Lauren Diggs is the Division Coordinator for Special Education, primarily for upper elementary to high school education, at Charlottesville Schools. This is her second year in the Charlottesville school system, but in the past, she has worked as the dean of students in Chesterfield County, as well as a special education teacher in Richmond City Schools.

Ms. Diggs said, “We offer a continuum of services, from students receiving different accommodations in their general education classroom settings that allow them to access curriculum, all the way to students who are receiving a majority of their educational services in a special education classroom setting all with students with disabilities.” 

Two plans that CHS has to help neurodivergent and students with disabilities are the 504 plan and the Individual Education Plan (IEP).

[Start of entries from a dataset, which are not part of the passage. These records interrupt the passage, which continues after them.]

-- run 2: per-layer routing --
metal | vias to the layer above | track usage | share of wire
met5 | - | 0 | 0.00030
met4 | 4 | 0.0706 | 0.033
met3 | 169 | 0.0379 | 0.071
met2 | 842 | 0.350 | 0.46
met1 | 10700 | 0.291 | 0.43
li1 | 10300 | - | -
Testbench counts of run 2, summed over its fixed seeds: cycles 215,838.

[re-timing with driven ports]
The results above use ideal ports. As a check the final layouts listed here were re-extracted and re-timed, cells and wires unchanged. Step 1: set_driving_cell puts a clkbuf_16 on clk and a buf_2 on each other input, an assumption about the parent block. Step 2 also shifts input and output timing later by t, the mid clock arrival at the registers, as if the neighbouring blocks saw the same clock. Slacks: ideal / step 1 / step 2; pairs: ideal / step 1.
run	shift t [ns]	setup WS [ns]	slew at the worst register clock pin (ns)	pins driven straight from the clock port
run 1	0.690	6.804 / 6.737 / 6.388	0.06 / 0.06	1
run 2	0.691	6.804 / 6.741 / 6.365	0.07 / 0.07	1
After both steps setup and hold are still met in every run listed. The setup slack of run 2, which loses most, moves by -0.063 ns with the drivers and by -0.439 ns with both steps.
This design comes from an exercise in tuning for small area on the open sky130 flow, not from production work. In this exercise RTL edits were held to simulation tests only and were not proved equivalent to the original. Power and IR drop assume default switching activity.

==> flow/design.v (excerpt) <==
module lsc #(
    parameter integer P_TICK_CYCLES        = 1000,   
    parameter integer P_SCL_HALF           = 5,      
    parameter integer P_BUS_TIMEOUT_CYCLES = 100
) (
    input  wire        clk,
    input  wire        rst_n,
    input  wire        psel,
    input  wire        penable,
    input  wire        pwrite,
    input  wire [7:0]  paddr,
    input  wire [31:0] pwdata,
    output reg  [31:0] prdata,
    output wire        pready,
    output wire        pslverr,
    input  wire        scl_i,
    input  wire        sda_i,
    output reg         scl_oe,
    output reg         sda_oe,
    output wire [7:0]  angle_o,
    output reg         angle_stb
);
Size in the first run: ~3100 cells after synthesis, ~92 I/O pins.
Settings: LEC_CHECK=0, ABC_AREA=1, CAP_MARGIN=20, CORE_MARGIN=2, CORE_UTILIZATION=40, PLACE_DENSITY=0.8, SLEW_MARGIN=20; clock period 30.0 ns.
standard.sh (not shown) runs the stock make flow with config.mk's settings and CLKGATE_MAP_FILE= SYNTH_SCRIPT=/design/flow/synth_recipe.tcl, a recipe that flattens the netlist after the stock synthesis.
==> flow/flow/run.sh <==
#!/bin/bash
set -euo pipefail
cd "$(dirname "$0")/.."
W="$(pwd)"
rm -rf "$W/scripts_area"
cp -r "$FLOW_HOME/scripts" "$W/scripts_area"
cp "$W/flow/abc_area.script" "$W/scripts_area/abc_area.script"
bash "$W/standard.sh" \
    SCRIPTS_DIR="$W/scripts_area" \
    "CTS_ARGS=-sink_clustering_enable -repair_clock_nets -dont_use_dummy_load -buf_list sky130_fd_sc_hd__clkbuf_16 -sink_clustering_size 22 -sink_clustering_max_diameter 90" \
    "BUFFER_PORTS_ARGS=-buffer_cell sky130_fd_sc_hd__buf_1" \
    finish > "$W/flow_make.log" 2>&1
==> flow/flow/abc_area.script <==
strash
&get -n
&deepsyn -T 60 -S 7
&put
dch
map -a
strash
dch
amap -m -F 3 -A 8
strash
dch
amap -m -F 3 -A 8
strash
dch
amap -m -F 3 -A 8
strash
dch
amap -m -F 3 -A 8
strash
dch
amap -m -F 3 -A 8
strash
dch
amap -m -F 3 -A 8
strash
dch
amap -m -F 3 -A 8
strash
dch
amap -m -F 3 -A 8
strash
dch
amap -m -F 3 -A 8
topo
Edit:
--- a/flow/flow/run.sh
+++ b/flow/flow/run.sh
@@ -9,3 +9,3 @@
     SCRIPTS_DIR="$W/scripts_area" \
-    "CTS_ARGS=-sink_clustering_enable -repair_clock_nets -dont_use_dummy_load -buf_list sky130_fd_sc_hd__clkbuf_16 -sink_clustering_size 22 -sink_clustering_max_diameter 90" \
+    "CTS_ARGS=-sink_clustering_enable -repair_clock_nets -dont_use_dummy_load -buf_list sky130_fd_sc_hd__clkbuf_16 -sink_clustering_size 20 -sink_clustering_max_diameter 80" \
     "BUFFER_PORTS_ARGS=-buffer_cell sky130_fd_sc_hd__buf_1" \
Settings changed: PLACE_DENSITY 0.8 to not set.
Effect: The changed run produced a clean layout. Design area climbs by 0.74%. Cell count climbs by 0.50%. Wire length climbs by 4.3%. Via count drops by 2.2%. Sequential share of layout area drops by 0.40 points. Global-route usage climbs by 1.5 points. Worst setup slack gains 0.34 ns. Sequential power stays flat. Power climbs by 2.7%. Sequential cell count stays the same. Utilization climbs by 0.33 points.
Edit:
--- a/flow/flow/abc_area.script
+++ b/flow/flow/abc_area.script
@@ -1,5 +1,7 @@
 strash
-&get -n
-&deepsyn -T 60 -S 7
-&put
+ifraig
+dc2
+dch
+map -a
+strash
 dch
@@ -33,2 +35,5 @@
 amap -m -F 3 -A 8
+strash
+dch
+amap -m -F 3 -A 8
 topo
=>
- routed wire length rises by 2.5%
- global-route usage climbs by 0.81 points
- final area increases by 0.91%
- power is higher by 27%
- flip-flop and latch count does not change
- cell count rose by 1.8%
Edit:
--- a/flow/flow/run.sh
+++ b/flow/flow/run.sh
@@ -9,3 +9,3 @@
     SCRIPTS_DIR="$W/scripts_area" \
-    "CTS_ARGS=-sink_clustering_enable -repair_clock_nets -dont_use_dummy_load -buf_list sky130_fd_sc_hd__clkbuf_16 -sink_clustering_size 20 -sink_clustering_max_diameter 80" \
+    "CTS_ARGS=-sink_clustering_enable -repair_clock_nets -dont_use_dummy_load -buf_list sky130_fd_sc_hd__clkbuf_16 -sink_clustering_size 22 -sink_clustering_max_diameter 90" \
     "BUFFER_PORTS_ARGS=-buffer_cell sky130_fd_sc_hd__buf_1" \
--- a/flow/flow/abc_area.script
+++ b/flow/flow/abc_area.script
@@ -1,7 +1,5 @@
 strash
-ifraig
-dc2
-dch
-map -a
-strash
+&get -n
+&deepsyn -T 60 -S 7
+&put
 dch
@@ -35,5 +33,2 @@
 amap -m -F 3 -A 8
-strash
-dch
-amap -m -F 3 -A 8
 topo
Settings changed: PLACE_DENSITY set to 0.7.
The changed run finished with timing, DRC and antenna clean; die area shrinks by 0.79%; maximum frequency increases by 8.2%; routed wire length decreases by 5.6%; via count hardly moves; synthesized cell count decreases by 2.2%; clock skew came out lower by 0.023 ns; setup slack improves by 1.7 ns.

[re-timing with driven ports]
How much do the figures lean on ideal ports? The routed layouts below were timed once more, with nothing changed but the port constraints. Step 1: set_driving_cell puts a clkbuf_16 on clk and a buf_2 on each other input, an assumption about the parent block. Step 2 adds t to the input delays and takes it off the output delays; t is the mean of the earliest and latest rising clock arrival at the registers after step 1. Input paths then give back, and output paths get back, about the clock's delay inside the block. a / b / c = no drivers / after step 1 / after step 2; a / b = the first two.
| run | t (ns) | setup WS [ns] | hold WS [ns] | worst setup path at the end | worst slew at a driven data input, ns |
|---|---|---|---|---|---|
| the first run | 0.683 | 9.332 / 9.332 / 9.332 | 0.480 / 0.480 / 0.480 | register to register | 0.12 |
| the second run | 0.710 | 9.669 / 9.669 / 9.669 | 0.459 / 0.459 / 0.459 | register to register | 0.12 |
| the third run | 0.693 | 7.763 / 7.763 / 7.763 | 0.492 / 0.492 / 0.492 | register to register | 0.08 |
| the fourth run | 0.690 | 9.449 / 9.449 / 9.449 | 0.477 / 0.477 / 0.477 | register to register | 0.11 |
After both steps setup and hold are still met in every run listed.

 According to the Virginia Legal Aid Society, a 504 plan “allows children with special needs who don’t want or qualify for special education services to better access learning experiences at school.” An IEP ensures that “a child with an identified disability who is attending an elementary or secondary educational institution receives specialized instruction and related services. 

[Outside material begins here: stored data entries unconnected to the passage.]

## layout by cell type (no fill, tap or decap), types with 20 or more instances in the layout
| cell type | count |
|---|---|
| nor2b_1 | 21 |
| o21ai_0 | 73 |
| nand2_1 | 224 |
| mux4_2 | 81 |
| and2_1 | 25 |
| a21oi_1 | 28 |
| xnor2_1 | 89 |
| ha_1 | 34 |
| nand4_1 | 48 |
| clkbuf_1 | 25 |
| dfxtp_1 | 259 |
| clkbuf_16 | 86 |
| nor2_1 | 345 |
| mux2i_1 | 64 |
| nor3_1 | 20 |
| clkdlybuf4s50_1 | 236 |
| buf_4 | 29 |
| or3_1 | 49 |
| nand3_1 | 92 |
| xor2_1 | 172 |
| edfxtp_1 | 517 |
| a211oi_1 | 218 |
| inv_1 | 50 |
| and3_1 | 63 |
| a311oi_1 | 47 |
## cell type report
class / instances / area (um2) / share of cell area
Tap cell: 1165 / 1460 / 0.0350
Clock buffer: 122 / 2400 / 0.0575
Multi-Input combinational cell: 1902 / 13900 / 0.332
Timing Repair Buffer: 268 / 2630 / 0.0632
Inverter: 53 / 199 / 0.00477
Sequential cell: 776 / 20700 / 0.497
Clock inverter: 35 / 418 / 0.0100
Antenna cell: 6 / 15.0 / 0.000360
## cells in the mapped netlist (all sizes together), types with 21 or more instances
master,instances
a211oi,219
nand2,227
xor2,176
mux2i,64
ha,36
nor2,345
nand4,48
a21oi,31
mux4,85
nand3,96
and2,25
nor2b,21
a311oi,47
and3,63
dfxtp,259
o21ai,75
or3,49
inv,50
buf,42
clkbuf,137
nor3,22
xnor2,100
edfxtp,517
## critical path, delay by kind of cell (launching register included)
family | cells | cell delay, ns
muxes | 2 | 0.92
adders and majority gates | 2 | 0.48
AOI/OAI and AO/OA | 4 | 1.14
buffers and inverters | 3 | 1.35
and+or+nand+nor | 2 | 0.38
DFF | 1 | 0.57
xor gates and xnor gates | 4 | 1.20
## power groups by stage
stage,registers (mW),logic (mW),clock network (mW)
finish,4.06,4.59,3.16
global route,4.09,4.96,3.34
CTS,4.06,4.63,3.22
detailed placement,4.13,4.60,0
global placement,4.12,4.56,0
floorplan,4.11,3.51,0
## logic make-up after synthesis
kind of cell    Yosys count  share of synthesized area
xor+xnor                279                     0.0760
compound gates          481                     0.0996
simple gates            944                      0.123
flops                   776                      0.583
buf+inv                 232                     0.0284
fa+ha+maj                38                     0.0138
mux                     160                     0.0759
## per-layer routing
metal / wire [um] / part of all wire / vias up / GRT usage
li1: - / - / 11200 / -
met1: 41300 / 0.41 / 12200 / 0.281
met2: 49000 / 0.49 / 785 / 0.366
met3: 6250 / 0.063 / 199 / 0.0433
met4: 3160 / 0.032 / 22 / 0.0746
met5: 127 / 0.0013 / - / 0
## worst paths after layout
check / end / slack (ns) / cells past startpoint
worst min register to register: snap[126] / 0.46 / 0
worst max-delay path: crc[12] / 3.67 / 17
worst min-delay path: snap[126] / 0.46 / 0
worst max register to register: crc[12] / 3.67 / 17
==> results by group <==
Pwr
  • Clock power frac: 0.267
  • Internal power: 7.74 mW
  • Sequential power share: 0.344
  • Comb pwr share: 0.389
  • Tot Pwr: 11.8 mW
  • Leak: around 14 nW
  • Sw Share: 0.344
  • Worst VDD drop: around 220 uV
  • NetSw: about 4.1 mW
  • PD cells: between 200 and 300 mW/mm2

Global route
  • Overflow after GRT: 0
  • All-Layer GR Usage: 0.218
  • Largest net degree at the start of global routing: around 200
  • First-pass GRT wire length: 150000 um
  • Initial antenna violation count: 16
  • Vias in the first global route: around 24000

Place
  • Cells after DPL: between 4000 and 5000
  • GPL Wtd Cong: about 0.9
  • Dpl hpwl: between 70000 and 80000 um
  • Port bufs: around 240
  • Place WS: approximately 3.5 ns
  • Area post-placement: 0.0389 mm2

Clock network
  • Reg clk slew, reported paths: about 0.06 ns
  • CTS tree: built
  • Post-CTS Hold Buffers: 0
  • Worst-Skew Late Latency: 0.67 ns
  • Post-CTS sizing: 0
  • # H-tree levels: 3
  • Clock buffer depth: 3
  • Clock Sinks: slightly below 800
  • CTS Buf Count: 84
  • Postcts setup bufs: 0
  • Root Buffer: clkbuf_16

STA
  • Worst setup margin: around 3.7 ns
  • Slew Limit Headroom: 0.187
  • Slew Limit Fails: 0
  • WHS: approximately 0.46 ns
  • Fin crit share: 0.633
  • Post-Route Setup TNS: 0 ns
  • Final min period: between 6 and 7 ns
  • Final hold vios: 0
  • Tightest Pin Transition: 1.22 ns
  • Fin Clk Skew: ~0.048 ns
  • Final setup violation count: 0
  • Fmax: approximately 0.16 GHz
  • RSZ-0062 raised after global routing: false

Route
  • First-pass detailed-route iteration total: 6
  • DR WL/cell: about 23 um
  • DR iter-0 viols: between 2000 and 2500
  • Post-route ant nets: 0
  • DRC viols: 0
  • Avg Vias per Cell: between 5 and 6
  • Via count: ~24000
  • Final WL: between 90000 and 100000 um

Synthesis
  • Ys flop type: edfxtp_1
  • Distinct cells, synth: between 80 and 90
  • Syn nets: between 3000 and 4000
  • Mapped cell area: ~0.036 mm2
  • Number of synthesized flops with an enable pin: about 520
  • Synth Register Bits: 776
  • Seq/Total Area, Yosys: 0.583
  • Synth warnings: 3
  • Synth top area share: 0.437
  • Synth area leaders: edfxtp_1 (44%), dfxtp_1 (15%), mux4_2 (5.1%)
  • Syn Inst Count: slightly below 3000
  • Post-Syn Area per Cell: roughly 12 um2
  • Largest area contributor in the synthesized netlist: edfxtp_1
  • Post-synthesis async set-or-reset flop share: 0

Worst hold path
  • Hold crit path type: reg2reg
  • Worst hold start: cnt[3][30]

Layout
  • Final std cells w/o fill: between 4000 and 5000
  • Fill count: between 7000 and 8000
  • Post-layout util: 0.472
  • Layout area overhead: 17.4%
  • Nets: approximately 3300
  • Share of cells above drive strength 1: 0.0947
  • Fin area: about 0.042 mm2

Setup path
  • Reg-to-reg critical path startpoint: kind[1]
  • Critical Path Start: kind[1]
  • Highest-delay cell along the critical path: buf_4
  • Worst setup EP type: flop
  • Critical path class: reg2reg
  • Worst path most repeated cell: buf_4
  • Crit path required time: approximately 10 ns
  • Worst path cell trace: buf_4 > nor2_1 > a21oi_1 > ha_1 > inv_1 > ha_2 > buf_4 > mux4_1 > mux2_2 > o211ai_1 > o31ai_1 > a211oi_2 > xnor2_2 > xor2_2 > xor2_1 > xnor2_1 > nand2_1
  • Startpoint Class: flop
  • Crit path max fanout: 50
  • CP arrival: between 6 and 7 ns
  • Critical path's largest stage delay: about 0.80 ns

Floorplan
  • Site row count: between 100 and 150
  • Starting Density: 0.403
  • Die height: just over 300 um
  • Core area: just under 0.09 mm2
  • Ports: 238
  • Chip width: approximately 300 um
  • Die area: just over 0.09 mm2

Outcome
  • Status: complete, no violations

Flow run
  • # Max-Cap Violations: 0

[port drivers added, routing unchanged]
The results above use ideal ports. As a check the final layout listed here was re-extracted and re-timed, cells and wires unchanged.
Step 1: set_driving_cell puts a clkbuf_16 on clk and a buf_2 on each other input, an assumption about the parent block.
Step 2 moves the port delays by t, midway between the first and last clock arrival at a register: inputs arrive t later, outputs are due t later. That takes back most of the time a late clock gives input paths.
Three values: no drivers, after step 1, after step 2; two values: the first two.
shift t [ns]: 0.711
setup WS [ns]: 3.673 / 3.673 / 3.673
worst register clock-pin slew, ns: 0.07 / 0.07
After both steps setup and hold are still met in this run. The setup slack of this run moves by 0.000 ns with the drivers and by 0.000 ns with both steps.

The main difference between an IEP and a 504 plan is that to get an IEP you must have one of the 13 disabilities in the Individuals with disabilities education act (IDEA), which also must affect your learning. A 504 plan, on the other hand, is not as restrictive and is supposed to help a wider range of students.

Emi Lauter, a student with autism at CHS says that having an IEP is very helpful, “I can ask for my IEP person [Case Manager] to talk to a teacher to change how they handle me, for example in my virtual physical education class I got a work reduction, so basically the fitness logs instead of requiring an hour per day, only require thirty minutes.”

“A majority of the services we provide are focused around students who may have specific learning disabilities,” says Ms. Diggs. 

These programs focus on structured teaching that gives students the resources needed to access the general curriculum so students can access the executive functioning skills that provide them with the tools to complete tasks, plan, and organize. 

Ms. Diggs has been working on increasing multi-sensory instruction in classrooms, as well as adding a reading program. Ms. Diggs would also like to add more to CTE classes at Charlottesville High School.

 For some students, getting the accommodations they feel are needed is hard. An anonymous student was told that they wouldn’t get as many accommodations because they do well on tests. 

“Tests are my strong suit, but grades are where I suffer and need more accommodations.” 

Another student with diagnosed generalized anxiety disorder (GAD) says “To get a 504 plan… it is very hard to schedule a meeting and then get your accommodations, especially if you’re not showing problems in school.”

Students wished there was a way to get more accommodations without having an official diagnosis, which can take a long time or cost lots of money. “I started to schedule testing appointments last summer, but I was only able to actually test in late January this year.” one student said. 

“We don’t want students to feel unsupported,” said Mr. Bennett, all students would benefit from more accommodations but that is just not possible. 

These accommodations are meant for specific students and are multi-data plans that take into consideration many things such as grades, missing assignments, and the amount of time taken to finish an assignment. 

“I believe this is something that we as a division and as schools can continue to work on and improve is sharing and informing our constituents and those that we serve, as to what special education is. like what is special education, What are accommodations, and really trying to use data to inform our decision-making when it comes to placing accommodations,” said Ms. Diggs.

If students are feeling like they are not getting enough accommodations, they are encouraged to reach out for help. Mr. Bennet suggests talking to Mr. Pitt, school counselors, or directly to teachers to get support in school. Teachers and administration do care about students but the school cannot provide all accommodations wanted. Talking to your teachers is a great option because they can specifically help you in a way that best fits your needs.